Last time around, we told Wisconsin that the Constitution permits it to require imported wastes to be processed in order to curtail the burden on landfills, but that the Constitution does not permit Wisconsin to limit interstate traffic to waste originating in jurisdictions that have enacted particular ordinances. Instead of enacting a nondiscriminatory waste-processing law. Wisconsin has fiddled with its approved-recycling-ordinance approach. But that approach is defective at the rootstock; no trimming of the branches can save it.
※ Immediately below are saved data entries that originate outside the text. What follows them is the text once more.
$ cat config.mk
export PLATFORM = sky130hd
export DESIGN_NAME = crg_rst_seq
export DESIGN_NICKNAME = d
export VERILOG_FILES = /design/src/rtl/crg_rst_seq.sv
export SDC_FILE = /design/constraint.sdc
export NUM_CORES = 1
export LEC_CHECK = 0
export ABC_AREA = 1
export CORE_MARGIN = 8
export CORE_UTILIZATION = 30
export CTS_CLUSTER_SIZE = 40
export DETAILED_ROUTE_END_ITERATION = 8
export PLACE_DENSITY = 0.56
export SYNTH_ARGS = -nofsm -noshare
export SYNTH_HDL_FRONTEND = slang
export SYNTH_SLANG_ARGS = --single-unit
$ cat constraint.sdc
create_clock -name clk_src -period 3.1 [get_ports clk_src]
set_input_delay 0.93 -clock clk_src [delete_from_list [all_inputs] [get_ports clk_src]]
set_output_delay 0.93 -clock clk_src [all_outputs]
set_load 0.1 [all_outputs]
$ cat src/rtl/crg_rst_seq.sv
// -----------------------------------------------------------------------------
// crg_rst_seq
//
// Reset and clock-enable sequencer for the clock/reset generator. Runs on the
// free-running source clock. Holds the PLL in reset for a fixed time, waits
// for a filtered and synchronised PLL lock, then releases the per-domain
// resets one at a time, STAGE_GAP cycles apart. Once every domain is out of
// reset, the per-domain clock-buffer enables follow their requests.
//
// Lock loss while running: the enables drop at once. The domain resets stay
// released for STAGE_GAP cycles so in-flight logic can drain with its clocks
// stopped. Then all domains and the PLL go back into reset.
// Lock loss while releasing: everything goes straight back into reset, with no
// drain, because no clock enable was ever on.
//
// Ports
//   clk_src        in   1       free-running source clock (sole clock)
//   rst_n_sys      in   1       asynchronous active-low reset
//   pll_locked     in   1       PLL lock, asynchronous to clk_src
//   cen_req        in   NUM_CH  per-domain clock-enable request
//   pll_reset      out  1       active-high PLL reset
//   rst_n_ch       out  NUM_CH  per-domain active-low reset, bit i = domain i
//   cen_ch         out  NUM_CH  per-domain BUFGCE clock enable
//   seq_done       out  1       high only while running
//   lock_loss_cnt  out  8       saturating count of lock losses
//
// All outputs are registered; no input reaches an output combinationally.
// -----------------------------------------------------------------------------
module crg_rst_seq #(
    parameter int NUM_CH         = 4,
    parameter int PLL_RST_CYCLES = 4,
    parameter int LOCK_FILTER    = 16,
    parameter int STAGE_GAP      = 8,
    parameter int CNT_W          = 8
) (
    input  logic              clk_src,
    input  logic              rst_n_sys,
    input  logic              pll_locked,
    input  logic [NUM_CH-1:0] cen_req,
    output logic              pll_reset,
    output logic [NUM_CH-1:0] rst_n_ch,
    output logic [NUM_CH-1:0] cen_ch,
    output logic              seq_done,
    output logic [7:0]        lock_loss_cnt
);

    typedef enum logic [2:0] {
        S_PLL_RST,
        S_WAIT_LOCK,
        S_RELEASE,
        S_RUN,
        S_DRAIN
    } state_t;

    state_t           state;
    logic [CNT_W-1:0] cnt;        // PLL reset timer, lock filter, stage gap, drain timer
    logic             lock_meta;
    logic             lock_s;

    localparam logic [CNT_W-1:0] PLL_RST_LAST = CNT_W'(PLL_RST_CYCLES - 1);
    localparam logic [CNT_W-1:0] FILTER_LAST  = CNT_W'(LOCK_FILTER - 1);
    localparam logic [CNT_W-1:0] GAP_LAST     = CNT_W'(STAGE_GAP - 1);

    // Two-flop synchroniser for the asynchronous lock signal. Resets to
    // "unlocked" so a stale lock can never skip the filter.
    always_ff @(posedge clk_src or negedge rst_n_sys) begin
        if (!rst_n_sys) begin
            lock_meta <= 1'b0;
            lock_s    <= 1'b0;
        end else begin
            // NOTE: non-blocking assignments make lock_s take the previous
            // lock_meta value; blocking ones would collapse the two stages.
            lock_meta <= pll_locked;
            lock_s    <= lock_meta;
        end
    end

    always_ff @(posedge clk_src or negedge rst_n_sys) begin
        if (!rst_n_sys) begin
            state         <= S_PLL_RST;
            cnt           <= '0;
            pll_reset     <= 1'b1;
            rst_n_ch      <= '0;
            cen_ch        <= '0;
            seq_done      <= 1'b0;
            lock_loss_cnt <= '0;
        end else begin
            case (state)
                S_PLL_RST: begin
                    if (cnt == PLL_RST_LAST) begin
                        state     <= S_WAIT_LOCK;
                        pll_reset <= 1'b0;
                        cnt       <= '0;
                    end else begin
                        cnt <= cnt + CNT_W'(1);
                    end
                end

                // cnt is the count of consecutive locked edges. Domain 0 is
                // released on the edge where that count reaches LOCK_FILTER.
                S_WAIT_LOCK: begin
                    if (!lock_s) begin
                        cnt <= '0;
                    end else if (cnt == FILTER_LAST) begin
                        state    <= S_RELEASE;
                        rst_n_ch <= NUM_CH'(1);
                        cnt      <= '0;
                    end else begin
                        cnt <= cnt + CNT_W'(1);
                    end
                end

                // rst_n_ch is a thermometer code: released domains fill up
                // from bit 0. When it is all ones, one more gap leads to RUN.
                S_RELEASE: begin
                    if (!lock_s) begin
                        state         <= S_PLL_RST;
                        rst_n_ch      <= '0;
                        pll_reset     <= 1'b1;
                        cnt           <= '0;
                        lock_loss_cnt <= (lock_loss_cnt == 8'hFF) ? lock_loss_cnt
                                                                  : lock_loss_cnt + 8'd1;
                    end else if (cnt == GAP_LAST) begin
                        cnt <= '0;
                        if (&rst_n_ch) begin
                            state    <= S_RUN;
                            seq_done <= 1'b1;
                        end else begin
                            rst_n_ch <= NUM_CH'({rst_n_ch, 1'b1});
                        end
                    end else begin
                        cnt <= cnt + CNT_W'(1);
                    end
                end

                // A lock loss takes priority over a simultaneous cen_req change.
                S_RUN: begin
                    if (!lock_s) begin
                        state         <= S_DRAIN;
                        cen_ch        <= '0;
                        seq_done      <= 1'b0;
                        cnt           <= '0;
                        lock_loss_cnt <= (lock_loss_cnt == 8'hFF) ? lock_loss_cnt
                                                                  : lock_loss_cnt + 8'd1;
                    end else begin
                        cen_ch <= cen_req;
                    end
                end

                // Lock returning here is deliberately ignored: the PLL is
                // restarted regardless, so the domains come back up cleanly.
                S_DRAIN: begin
                    if (cnt == GAP_LAST) begin
                        state     <= S_PLL_RST;
                        rst_n_ch  <= '0;
                        pll_reset <= 1'b1;
                        cnt       <= '0;
                    end else begin
                        cnt <= cnt + CNT_W'(1);
                    end
                end

                default: begin
                    state     <= S_PLL_RST;
                    rst_n_ch  <= '0;
                    cen_ch    <= '0;
                    seq_done  <= 1'b0;
                    pll_reset <= 1'b1;
                    cnt       <= '0;
                end
            endcase
        end
    end

endmodule

==> results of run 1 <==
## area by class of cell
class | instances | area (um2)
clock buffers | 7 | 76.3
fillers | 628 | 3690
well taps | 75 | 93.8
inverters | 32 | 120
multi-input cells | 174 | 920
clock inverters | 1 | 5.00
repair buffers | 25 | 203
flip-flops and latches | 31 | 777
## cells by family after synthesis
family / after synthesis / synth area share
compound gates: 10 / 0.0370
simple gates: 153 / 0.410
xor+xnor: 9 / 0.0432
buf+inv: 33 / 0.0700
flops: 31 / 0.426
fa+ha+maj: 2 / 0.0137
## state kept, by name, indices dropped and copies added (netlist names)
| signal | count |
|---|---|
| cen_ch | 4 |
| cnt | 8 |
| lock_loss_cnt | 8 |
| lock_meta | 1 |
| lock_s | 1 |
| pll_reset | 1 |
| rst_n_ch | 4 |
| seq_done | 1 |
| state | 3 |
## power breakdown
| group | total [uW] | internal [uW] | switching (uW) |
|---|---|---|---|
| Clock | 302 | 157 | 145 |
| Combinational | 1240 | 305 | 932 |
| Sequential | 594 | 505 | 89.0 |
## how the worst max path moves through the flow
stage | startpoint | to | slack (ns) | cells after the start
2_1_floorplan | lock_loss_cnt[1] | lock_loss_cnt[2] | 0.95 | 7
3_3_place_gp | pll_reset | pll_reset | 1.38 | 1
3_5_place_dp | pll_reset | pll_reset | 1.38 | 1
4_1_cts | pll_reset | pll_reset | 1.06 | 1
5_1_grt | pll_reset | pll_reset | 1.03 | 1
6_report | pll_reset | pll_reset | 1.08 | 1
## per-stage QoR
step                      hold WS, ns  instance area, um2  total power [uW]  std cells  setup WS [ns]
after floorplan                 0.331                1820              1590        238          0.948
final                           0.350                2190              2130        345           1.08
after detailed placement        0.336                2110              1850        337           1.38
after CTS                       0.351                2190              2160        345           1.06
after global placement          0.332                2110              1850        337           1.38
after global routing            0.363                2190              2300        345           1.03
## layout by cell type, fill, tap and decap left out, drive strengths merged, types with 2 or more instances in the layout
master,netlist,routed
buf,1,19
clkbuf,0,7
clkdlybuf4s50,0,6
dfrtp,30,30
ha,2,2
inv,32,32
nand2,92,92
nand3,18,18
nand3b,4,4
nand4,5,5
nor2,29,29
nor3,5,5
o21ai,8,8
xnor2,2,2
xor2,7,7
## routing by layer
metal / routed length, um / up-vias / global-route usage
met5: 0 / - / 0
met4: 44 / 0 / 0.0357
met3: 212 / 2 / 0.0336
met2: 1800 / 23 / 0.153
met1: 1810 / 726 / 0.113
li1: - / 796 / -
==> results.md, run 1 <==
- Run status: completed
- Placer congestion estimate: 0.827
- Critical Path RT: about 2.2 ns
- Post-CTS Resized: 0
- LEAKAGE: between 0.001 and 0.0015 uW
- Post-synth top cells: nand2_1, dfrtp_1, inv_1, nor2_1, nand3_1
- Slew Limit Fails: 0
- Skew-Pair Late Insertion Delay: 0.27 ns
- Syn_nets: between 200 and 250
- Synth top area cells: dfrtp_1, nand2_1, inv_1
- Critical Path AT: ~1.1 ns
- Clk_skew: around 0.0026 ns
- Total CTS buffers: 5
- Worst setup EP type: primary output
- Seq/Total Area, Yosys: 0.426
- Finished Core Util: 0.373
- Antenna-violating nets left: 0
- Overall Global Routing Usage: 0.0950
- Post-synth top area cell: dfrtp_1
- RR Endpoint: rst_n_ch[0]
- R2r setup slk: about 1.5 ns
- Reg clk slew, reported paths: about 0.060 ns
- GRT overflow: 0
- Final setup viols: 0
- Async SR Flop Fraction: 1.00
- Cell Area, Synth: around 1800 um2
- Fmax: around 0.49 GHz
- Period minus WS final: 2.02 ns
- Hold_buf cts: 0
- Die X-Extent: about 94 um
- First DRT Iteration DRCs: 54
- Worst R2R Path Depth: 10
- Row count: 28
- Total power density per cell area: approximately 970 nW/um2
- RSZ-0062 raised after global routing: no
- Ys flop type: dfrtp_1
- DP HPWL: just under 3000 um
- Maximum VDD drop: ~0.38 mV
- Max clock buf depth: 2
- Vias in the first global route: 1474
- YS warnings: 0
- Startpoint class of the critical path: register
- Cells after Synth: 238
- Post-synth EDFFs: 0
- Cell Chain, Critical Path: buf_4
- #FFs+latches synth: 31
- Die ar.: 8830 um2
- DR pass1 iterations: 4
- Share of the synthesized area in the top cell type: 0.412
- CP Class: register to primary output
- HP Start: lock_meta
- Slowest cell on crit path: dfstp_2
- Layout Area Growth over Synthesis: 20.3%
- Bufs and invs on worst path: 1
- First-pass GRT wire length: 6790 um
- Max H-tree Level: 2
- Worst hold path class: register to register
- Clock root cell: clkbuf_8
- Largest net degree at the start of global routing: 32
- Max_slew headroom: 0.728
- Cell class contributing the biggest share of worst-path delay: flip-flops
- Fin nets: roughly 280
- CP max FO: 2
- Clock Sinks: 31
- Hold path endpoint: lock_s
- Core area: 5890 um2
- Hold depth: 0
- Avg Cell Area, Syn: 7.66 um2
- DRC viols: 0
- CTS tree: yes
- Wire length per cell: approximately 11 um
- Post-CTS setup buffers: 0
- CP peak stage delay: around 0.53 ns
- IO Pins: 25
- Vias per cell: 4.48
- # port buffers: 24
- Final wirelength: 3870 um
- Count leader, synth: nand2_1
- Via count: roughly 1500
- Setup TNS: 0 ns
- Distinct cells, synth: 25
- Initial Utilization: 0.310
- Die H: 94.0 um
- Worst Max-Slew Pin Slew: slightly above 0.4 ns
- Reg-to-Reg Start: cnt[0]
- Diodes inserted: 0
- Final hold viol count: 0
- Antenna violations before repair: 0
- Fraction of layout cells with a size suffix above 1: 0.230
- Period utilization: 0.652
- Max Cap Viol: 0
(Power assumes the default switching activity.)
==> run 2: changes to the inputs <==
Clock period 3.1 ns to 1.9 ns, I/O delays scaled along.
==> run 2 against run 1 <==
First-iteration DRC count rose by 57%. Register-to-register slack got worse by 1.2 ns. Flip-flop and latch count did not move. Die area did not move. Count of clock-buffer cells in the layout did not move. Clock power rose by 64%. Highest routed layer unchanged. Clock skew rose by 0.0028 ns. Core utilization rose by 3.9 points. Critical endpoint unchanged. Sequential power rose by 73%. Sequential share of layout area fell by 3.2 points. Final area rose by 10%. Via count fell by 0.13%.
==> results.md, run 2 (synthesis results as in run 1) <==
- Critical Path RT: 1.33 ns
- CP Class: register to primary output
- Clk_skew: between 0.005 and 0.006 ns
- Worst setup EP type: primary output
- Period minus WS final: 1.59 ns
- Skew-Pair Late Insertion Delay: 0.28 ns
- Period utilization: 0.837
- Design area: 2420 um2
- Top Registers: cnt (8), lock_loss_cnt (8)
- Final wirelength: around 3900 um
- Final setup viols: 0
- Slew Limit Fails: 0
- Die X-Extent: about 94 um
- Placer congestion estimate: between 0.8 and 0.9
- Final hold viol count: 0
- Reg clk slew, reported paths: approximately 0.060 ns
- Largest net degree at the start of global routing: 32
- Most frequent cells in the layout: nand2_1, dfrtp_1, inv_1
- First-pass GRT wire length: ~7000 um
- Startpoint class of the critical path: register
- Overall Global Routing Usage: 0.0984
- Wire length per cell: 11.2 um
- Clock Sinks: 31
- Diodes inserted: 0
- Fin nets: between 200 and 300
- Fraction of layout cells with a size suffix above 1: 0.244
- Maximum VDD drop: 0.738 mV
- CP peak stage delay: ~0.56 ns
- Initial Utilization: 0.310
- CTS tree: yes
- Vias in the first global route: approximately 1500
- IO Pins: 25
- DRC viols: 0
- Fmax: between 0.6 and 0.7 GHz
- Tot Pwr: approximately 3800 uW
- RSZ-0062 raised after global routing: no
- Die H: 94.0 um
- Hold_buf cts: 0
- CP max FO: 2
- Run status: completed
- Max Cap Viol: 0
- Critical Path AT: about 1.0 ns
- Row count: 28
- Antenna-violating nets left: 0
- Die ar.: between 8000 and 9000 um2
- Placed instance area: 2340 um2
- Vias per cell: roughly 4.5
- LEAKAGE: roughly 0.0012 uW
- Filler cell count: around 580
- First DRT Iteration DRCs: between 80 and 90
- Cell Chain, Critical Path: buf_12
- Core area: 5890 um2
- GRT overflow: 0
- Slowest cell on crit path: dfstp_2
- Total power density per cell area: approximately 1600 nW/um2
- Bufs and invs on worst path: 1
- # port buffers: 24
- Layout Area Growth over Synthesis: 32.9%
- Most common cell after layout, fill and taps aside: nand2_1
- Cell class contributing the biggest share of worst-path delay: flip-flops
- Post-CTS setup buffers: 0
- Max_slew headroom: 0.730
- Clock root cell: clkbuf_8
- Worst Max-Slew Pin Slew: about 0.40 ns
- Total CTS buffers: 5
- Worst hold path class: register to register
- Post-CTS Resized: 0
- Max clock buf depth: 2
- DP HPWL: 2950 um
- Setup TNS: 0 ns
- DR pass1 iterations: 4
- Antenna violations before repair: 0
- Max H-tree Level: 2
- Via count: 1545
run 2: cell count changes in the layout (fill, tap and decap cells not counted):
cell,previous run,this run
buf_4,19,1
dfrtp_2,0,4
buf_12,0,18
dfrtp_1,30,26
run 2: power breakdown:
part / leakage [uW] / internal, uW / switching, uW
sequential: 0.000407 / 832 / 199
combinational: 0.000755 / 729 / 1510
clock: 0.0000422 / 257 / 238
run 2: routing by layer:
metal  vias up  global-route usage  part of all wire
li1        798                   -                 -
met1       717               0.120              0.46
met2        25               0.152              0.47
met3         5              0.0264             0.053
met4         0              0.0581             0.020
met5         -                   0                 0
run 2: final timing paths:
check                           slack [ns]     endpoint  cells after the start      start
min in group asynchronous             0.68       cnt[0]                      2  rst_n_sys
max in group asynchronous             0.90    pll_reset                      2  rst_n_sys
worst min-delay path                  0.35       lock_s                      0  lock_meta
worst min register to register        0.35       lock_s                      0  lock_meta
worst max register to register        0.34  rst_n_ch[0]                     10     cnt[0]
worst max-delay path                  0.31    pll_reset                      1  pll_reset
run 2: stage by stage:
stage | setup slack, ns | instances | utilization | hold WS, ns
after global placement | 0.358 | 337 | 0.398 | 0.332
after detailed placement | 0.342 | 337 | 0.398 | 0.337
after CTS | 0.293 | 345 | 0.412 | 0.352
final | 0.309 | 345 | 0.412 | 0.350
after global routing | 0.141 | 345 | 0.412 | 0.366
after floorplan | 0.00777 | 238 | - | 0.274
run 2: layout make-up:
class / instances / area (um2) / area share
clock buffers: 7 / 76.3 / 0.0315
clock inverters: 1 / 5.00 / 0.00206
inverters: 32 / 120 / 0.0495
multi-input cells: 174 / 920 / 0.379
flip-flops and latches: 31 / 782 / 0.322
well taps: 75 / 93.8 / 0.0387
repair buffers: 25 / 428 / 0.176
Wisconsin's legislative power is limited to what happens in Wisconsin; efforts to interfere with or raise the costs of interstate shipments, or to tell neighboring jurisdictions what laws to enact, are doomed. There are no material factual disputes; the terms of the law condemn it, so summary judgment was apt. The district court properly enjoined the latest version of Wisconsin's plan.